#### STORED DATA

[Start of Attachment]

===== config.mk =====
export PLATFORM = sky130hd
export DESIGN_NAME = rc_pulse_capture
export DESIGN_NICKNAME = d
export VERILOG_FILES = /design/src/rtl/rc_pulse_capture_pkg.sv /design/src/rtl/rc_pulse_channel.sv /design/src/rtl/rc_pulse_capture.sv
export SDC_FILE = /design/constraint.sdc
export NUM_CORES = 1
export LEC_CHECK = 0
export ABC_CLOCK_PERIOD_IN_PS = 3000
export CAP_MARGIN = 15
export CELL_PAD_IN_SITES_DETAIL_PLACEMENT = 1
export CELL_PAD_IN_SITES_GLOBAL_PLACEMENT = 1
export CORE_ASPECT_RATIO = 0.75
export CORE_MARGIN = 3
export CORE_UTILIZATION = 35
export CTS_CLUSTER_SIZE = 25
export DETAILED_ROUTE_END_ITERATION = 10
export GPL_ROUTABILITY_DRIVEN = 0
export PLACE_DENSITY_LB_ADDON = 0.1
export SETUP_SLACK_MARGIN = 0.02
export SYNTH_ARGS = -nofsm -noshare
export SYNTH_HDL_FRONTEND = slang
export SYNTH_SLANG_ARGS = --single-unit
export TNS_END_PERCENT = 5

===== constraint.sdc =====
create_clock -name Clk -period 3 [get_ports Clk]
set_clock_uncertainty 0.1 [all_clocks]
set_input_delay 0.6 -clock Clk [delete_from_list [all_inputs] [get_ports Clk]]
set_output_delay 0.6 -clock Clk [all_outputs]
set_load 0.01 [all_outputs]

===== src/rtl/rc_pulse_capture_pkg.sv =====
// ---------------------------------------------------------------------------
// rc_pulse_capture_pkg
//
// Shared constants and types for the RC servo pulse capture block.
//   - Pulse width window (in ticks) that produces a valid capture.
//   - Width and gap counter saturation limits.
//   - Status register addresses.
//   - Per-channel FSM state type.
//   - Helper deciding whether a measured width is inside the capture window.
// ---------------------------------------------------------------------------
package rc_pulse_capture_pkg;

    localparam logic [8:0]  PULSE_MIN = 9'd48;
    localparam logic [8:0]  PULSE_MAX = 9'd303;
    localparam logic [8:0]  WIDTH_SAT = 9'd511;
    localparam logic [11:0] GAP_MAX   = 12'd4095;

    localparam logic [4:0] ADDR_VALID     = 5'h10;
    localparam logic [4:0] ADDR_NEW       = 5'h11;
    localparam logic [4:0] ADDR_RANGE_ERR = 5'h12;
    localparam logic [4:0] ADDR_LOST      = 5'h13;

    typedef enum logic [1:0] {
        CH_SYNC    = 2'd0,
        CH_ARMED   = 2'd1,
        CH_MEASURE = 2'd2
    } chState_t;

    function automatic logic widthInRange(input logic [8:0] width);
        return (width >= PULSE_MIN) && (width <= PULSE_MAX);
    endfunction

endpackage


===== src/rtl/rc_pulse_channel.sv =====
// ---------------------------------------------------------------------------
// rc_pulse_channel
//
// One RC servo pulse measurement channel: input synchronizer, SYNC/ARMED/
// MEASURE state machine, width counter and gap (pulse-to-pulse) watchdog.
//
// Ports
//   i_clock    : clock, rising edge
//   i_reset    : synchronous active-high reset
//   i_tick     : one-cycle measurement tick from the shared prescaler
//   i_pulse    : asynchronous pulse input
//   o_value    : last valid capture, 303 - width in ticks
//   o_capture  : one-cycle pulse, a new in-window value was just loaded
//   o_rangeErr : one-cycle pulse, a pulse ended outside the width window
//   o_lost     : one-cycle pulse, no rising edge seen for GAP_MAX ticks
// ---------------------------------------------------------------------------
module rc_pulse_channel
    import rc_pulse_capture_pkg::*;
(
    input  logic       i_clock,
    input  logic       i_reset,
    input  logic       i_tick,
    input  logic       i_pulse,
    output logic [7:0] o_value,
    output logic       o_capture,
    output logic       o_rangeErr,
    output logic       o_lost
);

    logic        r_meta;
    logic        r_level;
    chState_t    r_state;
    logic [8:0]  r_width;
    logic [11:0] r_gap;

    logic w_rise;
    logic w_gapExpire;

    // A rising edge is only meaningful once the channel has seen the input
    // low, which the ARMED state guarantees.
    assign w_rise      = (r_state == CH_ARMED) && r_level;

    // The watchdog fires once, on the tick that moves the gap counter onto its
    // saturation value; after that it sits at GAP_MAX until the next rising
    // edge, so a channel recovering from loss is not kicked back to SYNC.
    assign w_gapExpire = i_tick && !w_rise && (r_gap == (GAP_MAX - 12'd1));

    // Two-flop synchronizer. Deliberately not reset: while Reset is held the
    // flops keep following the pin, so a pulse already high at reset release
    // is seen as high and SYNC waits for it to end instead of mistaking the
    // cleared flops for a low level.
    always_ff @(posedge i_clock) begin
        r_meta  <= i_pulse;
        r_level <= r_meta;
    end

    // Channel state machine with its counters and registered event outputs.
    // The gap counter runs in every state; the width counter only advances
    // while a pulse is being measured. A pulse ending inside the window loads
    // the value, otherwise only the range error event is raised.
    always_ff @(posedge i_clock) begin
        if (i_reset) begin
            r_state    <= CH_SYNC;
            r_width    <= '0;
            r_gap      <= '0;
            o_value    <= '0;
            o_capture  <= 1'b0;
            o_rangeErr <= 1'b0;
            o_lost     <= 1'b0;
        end else begin
            o_capture  <= 1'b0;
            o_rangeErr <= 1'b0;
            o_lost     <= 1'b0;

            if (w_rise) begin
                r_gap <= '0;
            end else if (i_tick && (r_gap != GAP_MAX)) begin
                r_gap <= r_gap + 12'd1;
            end

            if (w_gapExpire) begin
                r_state <= CH_SYNC;
                o_lost  <= 1'b1;
            end else begin
                case (r_state)
                    CH_SYNC: begin
                        if (!r_level) begin
                            r_state <= CH_ARMED;
                        end
                    end
                    CH_ARMED: begin
                        if (r_level) begin
                            r_state <= CH_MEASURE;
                            r_width <= '0;
                        end
                    end
                    CH_MEASURE: begin
                        if (!r_level) begin
                            r_state <= CH_ARMED;
                            if (widthInRange(r_width)) begin
                                o_value   <= 8'(PULSE_MAX - r_width);
                                o_capture <= 1'b1;
                            end else begin
                                o_rangeErr <= 1'b1;
                            end
                        end else if (i_tick && (r_width != WIDTH_SAT)) begin
                            r_width <= r_width + 9'd1;
                        end
                    end
                    default: begin
                        r_state <= CH_SYNC;
                    end
                endcase
            end
        end
    end

endmodule


===== src/rtl/rc_pulse_capture.sv =====
// ---------------------------------------------------------------------------
// rc_pulse_capture
//
// Multi-channel RC servo pulse width capture with a small register interface.
// A shared prescaler produces the measurement tick; each channel is measured
// independently by rc_pulse_channel. Status flags live here so that bus
// write-1-to-clear and hardware set events are resolved in one place.
//
// Ports
//   Clk    : clock, rising edge
//   Reset  : synchronous active-high reset
//   Addr   : register address
//   DataRd : registered read data, follows Addr with one cycle latency
//   DataWr : write data
//   En     : block select, qualifies Wr
//   Wr     : one-cycle write strobe
//   PIn    : asynchronous pulse inputs, one per channel
//
// Register map
//   0x00..NUM_CH/2-1 : {Value[2i+1], Value[2i]}
//   0x10 Valid, 0x11 New (W1C), 0x12 RangeErr (W1C), 0x13 Lost (W1C)
//   anything else reads 0
// ---------------------------------------------------------------------------
module rc_pulse_capture
    import rc_pulse_capture_pkg::*;
#(
    parameter int NUM_CH   = 2,
    parameter int TICK_DIV = 32
) (
    input  logic              Clk,
    input  logic              Reset,
    input  logic [4:0]        Addr,
    output logic [15:0]       DataRd,
    input  logic [15:0]       DataWr,
    input  logic              En,
    input  logic              Wr,
    input  logic [NUM_CH-1:0] PIn
);

    localparam int PRESC_W = (TICK_DIV > 1) ? $clog2(TICK_DIV) : 1;
    localparam logic [PRESC_W-1:0] PRESC_LAST = PRESC_W'(TICK_DIV - 1);
    localparam logic [15:0] CH_MASK = 16'((1 << NUM_CH) - 1);

    logic [PRESC_W-1:0] r_presc;
    logic               w_tick;

    logic [7:0]         w_value [NUM_CH];
    logic [NUM_CH-1:0]  w_capture;
    logic [NUM_CH-1:0]  w_rangeErr;
    logic [NUM_CH-1:0]  w_lost;

    logic [15:0] w_capSet;
    logic [15:0] w_rangeSet;
    logic [15:0] w_lostSet;
    logic        w_wrEn;
    logic [15:0] w_clrNew;
    logic [15:0] w_clrRange;
    logic [15:0] w_clrLost;
    logic [15:0] w_rdNext;

    logic [15:0] r_valid;
    logic [15:0] r_new;
    logic [15:0] r_rangeErr;
    logic [15:0] r_lost;

    assign w_tick = (r_presc == PRESC_LAST);

    // Free-running prescaler; the tick is the cycle on which it wraps.
    always_ff @(posedge Clk) begin
        if (Reset) begin
            r_presc <= '0;
        end else if (w_tick) begin
            r_presc <= '0;
        end else begin
            r_presc <= r_presc + 1'b1;
        end
    end

    genvar g;
    generate
        for (g = 0; g < NUM_CH; g++) begin : gChannel
            rc_pulse_channel uChannel (
                .i_clock    (Clk),
                .i_reset    (Reset),
                .i_tick     (w_tick),
                .i_pulse    (PIn[g]),
                .o_value    (w_value[g]),
                .o_capture  (w_capture[g]),
                .o_rangeErr (w_rangeErr[g]),
                .o_lost     (w_lost[g])
            );
        end
    endgenerate

    // Widen the per-channel event pulses to the 16-bit register width and
    // decode the write-1-to-clear masks for the three sticky registers.
    always_comb begin
        w_capSet   = '0;
        w_rangeSet = '0;
        w_lostSet  = '0;
        for (int i = 0; i < NUM_CH; i++) begin
            w_capSet[i]   = w_capture[i];
            w_rangeSet[i] = w_rangeErr[i];
            w_lostSet[i]  = w_lost[i];
        end
        w_wrEn     = En && Wr;
        w_clrNew   = (w_wrEn && (Addr == ADDR_NEW))       ? DataWr : '0;
        w_clrRange = (w_wrEn && (Addr == ADDR_RANGE_ERR)) ? DataWr : '0;
        w_clrLost  = (w_wrEn && (Addr == ADDR_LOST))      ? DataWr : '0;
    end

    // Status flags. The clear is applied before the set so a hardware event
    // in the same cycle as a bus clear leaves the bit set. Bits above NUM_CH
    // are held at zero by the channel mask.
    always_ff @(posedge Clk) begin
        if (Reset) begin
            r_valid    <= '0;
            r_new      <= '0;
            r_rangeErr <= '0;
            r_lost     <= '0;
        end else begin
            r_valid    <= ((r_valid    & ~w_lostSet)  | w_capSet)   & CH_MASK;
            r_new      <= ((r_new      & ~w_clrNew)   | w_capSet)   & CH_MASK;
            r_rangeErr <= ((r_rangeErr & ~w_clrRange) | w_rangeSet) & CH_MASK;
            r_lost     <= ((r_lost     & ~w_clrLost)  | w_lostSet)  & CH_MASK;
        end
    end

    // Read decode: value pairs at the low addresses, flag registers at 0x10
    // and up, zero everywhere else.
    always_comb begin
        w_rdNext = '0;
        case (Addr)
            ADDR_VALID:     w_rdNext = r_valid;
            ADDR_NEW:       w_rdNext = r_new;
            ADDR_RANGE_ERR: w_rdNext = r_rangeErr;
            ADDR_LOST:      w_rdNext = r_lost;
            default: begin
                for (int i = 0; i < NUM_CH / 2; i++) begin
                    if (Addr == 5'(i)) begin
                        w_rdNext = {w_value[2*i+1], w_value[2*i]};
                    end
                end
            end
        endcase
    end

    // Read data is registered every cycle; reads have no side effects.
    always_ff @(posedge Clk) begin
        if (Reset) begin
            DataRd <= '0;
        end else begin
            DataRd <= w_rdNext;
        end
    end

endmodule

======== Word-level counts from Yosys, hierarchy flattened ========
Cells that the tools add are included.
storage, ports and cells
  bits in registers ....................... 101
  latch bits .............................. 0
  memory bits (writable) .................. 0
  bits in read-only memories .............. 0
  input bits .............................. 27
  output and inout bits ................... 16
  logic and storage cells ................. 139
  memories kept ........................... 0
operators by class
  add/subtract/negate cells ............... 7
  multipliers ............................. 0
  divide/modulo/power cells ............... 0
  $lt $le $gt $ge ......................... 4
  equal/unequal tests ..................... 23
  shift-type cells ........................ 0
  muxes and demuxes ....................... 25
  bitwise logic cells ..................... 18
  reduce and logical (&&, ||, !) cells .... 38
operators by type and width
  kind                   count
  $pmux 16 s4            1
  $mux 9                 6
  $pmux 9 s2             2
  $eq 5x5->1 const B     5
  $add 12x1->12 const B  2
  $eq 12x12->1 const B   2
  $ne 12x12->1 const B   2
  $add 9x1->9 const B    2
  $ge 9x6->1 const B     2
  $le 9x9->1 const B     2
  $ne 9x9->1 const B     2
  $logic_and 1x1->1      16
  $mux 16                1
  $sub 6x8->8 const A    2
  $mux 2                 7
  $reduce_or 2->1        7
  $ne 2x1->1 const B     6
  $reduce_and 5->1       2
  $and 2x2->2            4
  $not 2->2              4
  $or 2x2->2             4
  $pmux 2 s2             2
  $reduce_and 4->1       2
  $reduce_or 4->1        2
  11 further kinds       28

======== Depth between registers and ports, before layout ========
  depth in word-level cells ............... 7
  gate-level depth with buffers ........... 11
  mapped depth without buffers ............ 10

======== Cells and area by module ========
Synthesis repeated with hierarchy kept, for this count alone.
unflattened totals
  cell total of the unflattened synthesis .. 487
  area, all modules ....................... 4494.3 µm²
modules (own cells, without submodules)
  module                                   instances  cells each  area an instance (µm²)  sequential area each (µm²)
  rc_pulse_channel (gChannel[1].uChannel)  1          192         1711.6                  720.7
  rc_pulse_channel (gChannel[0].uChannel)  1          191         1694.1                  720.7
  rc_pulse_capture                         1          104         1088.5                  580.6

======== Worst setup path before layout ========
OpenSTA, ideal clock, no wires.
  kind .................................... reg-to-reg
  from .................................... register gChannel[1].uChannel.r_width[0]
  to ...................................... register gChannel[1].uChannel.r_width[7]
  setup time .............................. 0.070 ns
  arrival ................................. 2.059 ns
  required time ........................... 2.830 ns
  setup slack ............................. 0.771 ns
  cell stages (with the launch flop) ...... 12
  buffers on the path ..................... 1
  clock period less this slack ............ 2.229 ns
  cells stage by stage .................... dfxtp_1 -> ha_1 -> and3_2 -> nand2_1 -> nor2_1 -> ha_1 -> nor2b_1 -> o221ai_1 -> a21o_1 -> buf_2 -> or3_1 -> a21oi_1
on the way
  cells in the longest elaborated chain, start to end .. 4
  elaborated cells on any way between the ends .. 8
ends and longest elaborated chain
  element                                                line                                              source
  start, declared                                        rc_pulse_channel.sv:33                            logic [8:0] r_width;
  start signal, assigned                                 rc_pulse_channel.sv:107                           r_width <= r_width + 9'd1;
  $add 9x1->9 / $ne 9x9->1 (equally long branches)       rc_pulse_channel.sv:107, rc_pulse_channel.sv:106
  $mux 9 / $logic_and 1x1->1 (equally long branches)     rc_pulse_channel.sv:106                           end else if (i_tick && (r_width != WIDTH_SAT)) begin
  $mux 9 / $ne 2x1->1 (equally long branches)            --
  $pmux 9 s2 / $reduce_and 5->1 (equally long branches)  --
Parallel ways exist; a longest one is shown, timed or not. The select of a mux whose other input is x is not followed.
A chain may end at the register's enable or synchronous reset.

======== Final worst setup path ========
  from .................................... register r_presc[0]
  to ...................................... register gChannel[0].uChannel.r_width[6]
on the way
  cells in the longest elaborated chain, start to end .. 5
  elaborated cells on any way between the ends .. 7
ends and longest elaborated chain
  element                                                             line                     source
  start, declared                                                     rc_pulse_capture.sv:44   logic [PRESC_W-1:0] r_presc;
  start signal, assigned                                              rc_pulse_capture.sv:75   r_presc <= r_presc + 1'b1;
  $eq 5x5->1 (*)                                                      rc_pulse_capture.sv:66   assign w_tick = (r_presc == PRESC_LAST);
  parallel branches: the longest is 3 deep, another holds $ne 2x1->1  --
  $reduce_and 5->1 (no source line) (*)                               --
  end signal, assigned                                                rc_pulse_channel.sv:107
  end, declared                                                       rc_pulse_channel.sv:33
Every way passes the cells marked *.

==> run_results.csv <==
group,metric,value,unit
status,status,"complete, no violations",
sta,holdWs,0.229,ns
synthesis,synth-edff-count,0,
synthesis,yosysTopAreaCell,"dfxtp_1",
global_routing,grt_usage,15.4,%
global_routing,grt_pass1_vias,3752,
global_routing,antenna_found_initial,0,
sta,setup_viol,0,
placed_design,io_buffers,28,
die,start_util,36.8,%
worst_setup_path,slowest_delay,0.42,ns
power_and_ir_drop,ir_worst_vdd,287,uV
min_path,min_path_type,"register to register",
final_layout,drive_above_1_share,6.25,%
power_and_ir_drop,power_leakage,0.00202,uW
sta,finalWorstSetupSlack,0.415,ns
worst_setup_path,path_common_cell,"ha_1",
clock_tree,cts_tree,"yes",
worst_setup_path,path_max_fanout,7,
global_routing,grt_max_degree,45,
sta,maxSlewHeadroom,61.1,%
power_and_ir_drop,p_total,2970,uW
detailed_routing,drt_iter0_drc,183,
detailed_routing,routedWlPerCell,15.5,um
placed_design,dp_slack,0.418,ns
synthesis,synth-async-reset-ratio,0,%
die,dieArea,14700,um2
worst_setup_path,r2r_cells,9,
synthesis,syn_inst,517,
final_layout,diodes,0,
worst_setup_path,required,3.11,ns
clock_tree,clockBufferDepth,2,
worst_setup_path,arrival,2.70,ns
die,num_rows,35,
detailed_routing,via_count,3790,
die,dieHeight,106,um
job,cap_violations,0,
sta,hold_violations,0,
synthesis,yosysSeqAreaShare,43.6,%
clock_tree,ctsHoldBuffers,0,
worst_setup_path,path_class,"register to register",
global_routing,grt_pass1_wl,18800,um
die,die_w,139,um
worst_setup_path,worstSetupStartpoint,"r_presc[0]$_SDFF_PP0_",
synthesis,yosysUniqueCellTypes,61,
detailed_routing,viasPerCell,5.34,
clock_tree,post_cts_buffers,0,
die,core-area,12600,um2
synthesis,synth_common_cells,"dfxtp_1, nor2_1, a21oi_1, nand2_1, ha_1",
clock_tree,cts_sinks,101,
detailed_routing,wl_met3,304,um
final_layout,final_util,42.8,%
worst_setup_path,r2r_end,"gChannel[0].uChannel.r_width[6]$_SDFFE_PP0P_",
min_path,min_from,"gChannel[0].uChannel.r_meta$_DFF_P_",
synthesis,synth-seq-cells,101,
sta,finalCriticalPeriod,2.58,ns
sta,slew_viol_final,0,
synthesis,synthTopCellsByArea,"dfxtp_1, ha_1, nor2_1, a21oi_1, and3_1",
clock_tree,root_buffer,"clkbuf_16",
worst_setup_path,cpLargestDelayFamily,"compound AO/OA/AOI/OAI gates",
synthesis,synth_ff_type,"dfxtp_1",
detailed_routing,wl,11000,um
worst_setup_path,slowest_stage,"o2111a_1",
die,ios,43,
detailed_routing,dr.pass1.iters,5,
worst_setup_path,path_cells,"ha_1, and3_1, ha_1, buf_4, and4_1, nand4_2, o2111a_1, a31oi_1, a311oi_1",
sta,fin_crit_sh,86.2,%
sta,fmax,0.387,GHz
clock_tree,insertion_delay,0.34,ns
worst_setup_path,cp-end-kind,"register",
final_layout,fill_cells,1491,
min_path,hold_end,"gChannel[0].uChannel.r_level$_DFF_P_",
power_and_ir_drop,power.density,550,nW/um2
final_layout,multi_input_area,2410,um2
worst_setup_path,start_kind,"register",
sta,worst_slew_pin_slew,0.581,ns
clock_tree,htree_levels,3,
sta,fin_tns_setup,0,ns
detailed_routing,wl_met2,4940,um
synthesis,netlist.area_leader.share,43.6,%
detailed_routing,drc,0,
worst_setup_path,r2r_setup_slack,0.42,ns
worst_setup_path,crit_buf_inv,1,
synthesis,synthesis.nets,572,
synthesis,synth.cell_area,4640,um2
detailed_routing,wl_met1,5670,um
final_layout,seqCellArea,2020,um2
synthesis,avgSynthCellArea,8.97,um2
clock_tree,clk_pin_slew,0.07,ns
detailed_routing,drtAntennaViolNets,0,
clock_tree,cts_buffers,9,
synthesis,synth_warnings,0,
sta,rsz0062_at_grt,"no",
detailed_routing,highest_layer,"met4",
final_layout,synthToLayoutAreaGrowth,16.5,%
min_path,whs_path_depth,0,
placed_design,dp_hpwl,7900,um
worst_setup_path,r2r_start,"r_presc[0]$_SDFF_PP0_",
clock_tree,cts.repair.resized,0,
final_layout,fin_nets,594,
synthesis,yosysMostFrequentCell,"dfxtp_1",
global_routing,grt_overflow,0,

[End of Attachment]

#### WORK ITEM
Write out exactly the lines from the start of the material through the line with "export CAP_MARGIN = 15". No other output is expected.

#### RESPONSE TO THE TASK
===== config.mk =====
export PLATFORM = sky130hd
export DESIGN_NAME = rc_pulse_capture
export DESIGN_NICKNAME = d
export VERILOG_FILES = /design/src/rtl/rc_pulse_capture_pkg.sv /design/src/rtl/rc_pulse_channel.sv /design/src/rtl/rc_pulse_capture.sv
export SDC_FILE = /design/constraint.sdc
export NUM_CORES = 1
export LEC_CHECK = 0
export ABC_CLOCK_PERIOD_IN_PS = 3000
export CAP_MARGIN = 15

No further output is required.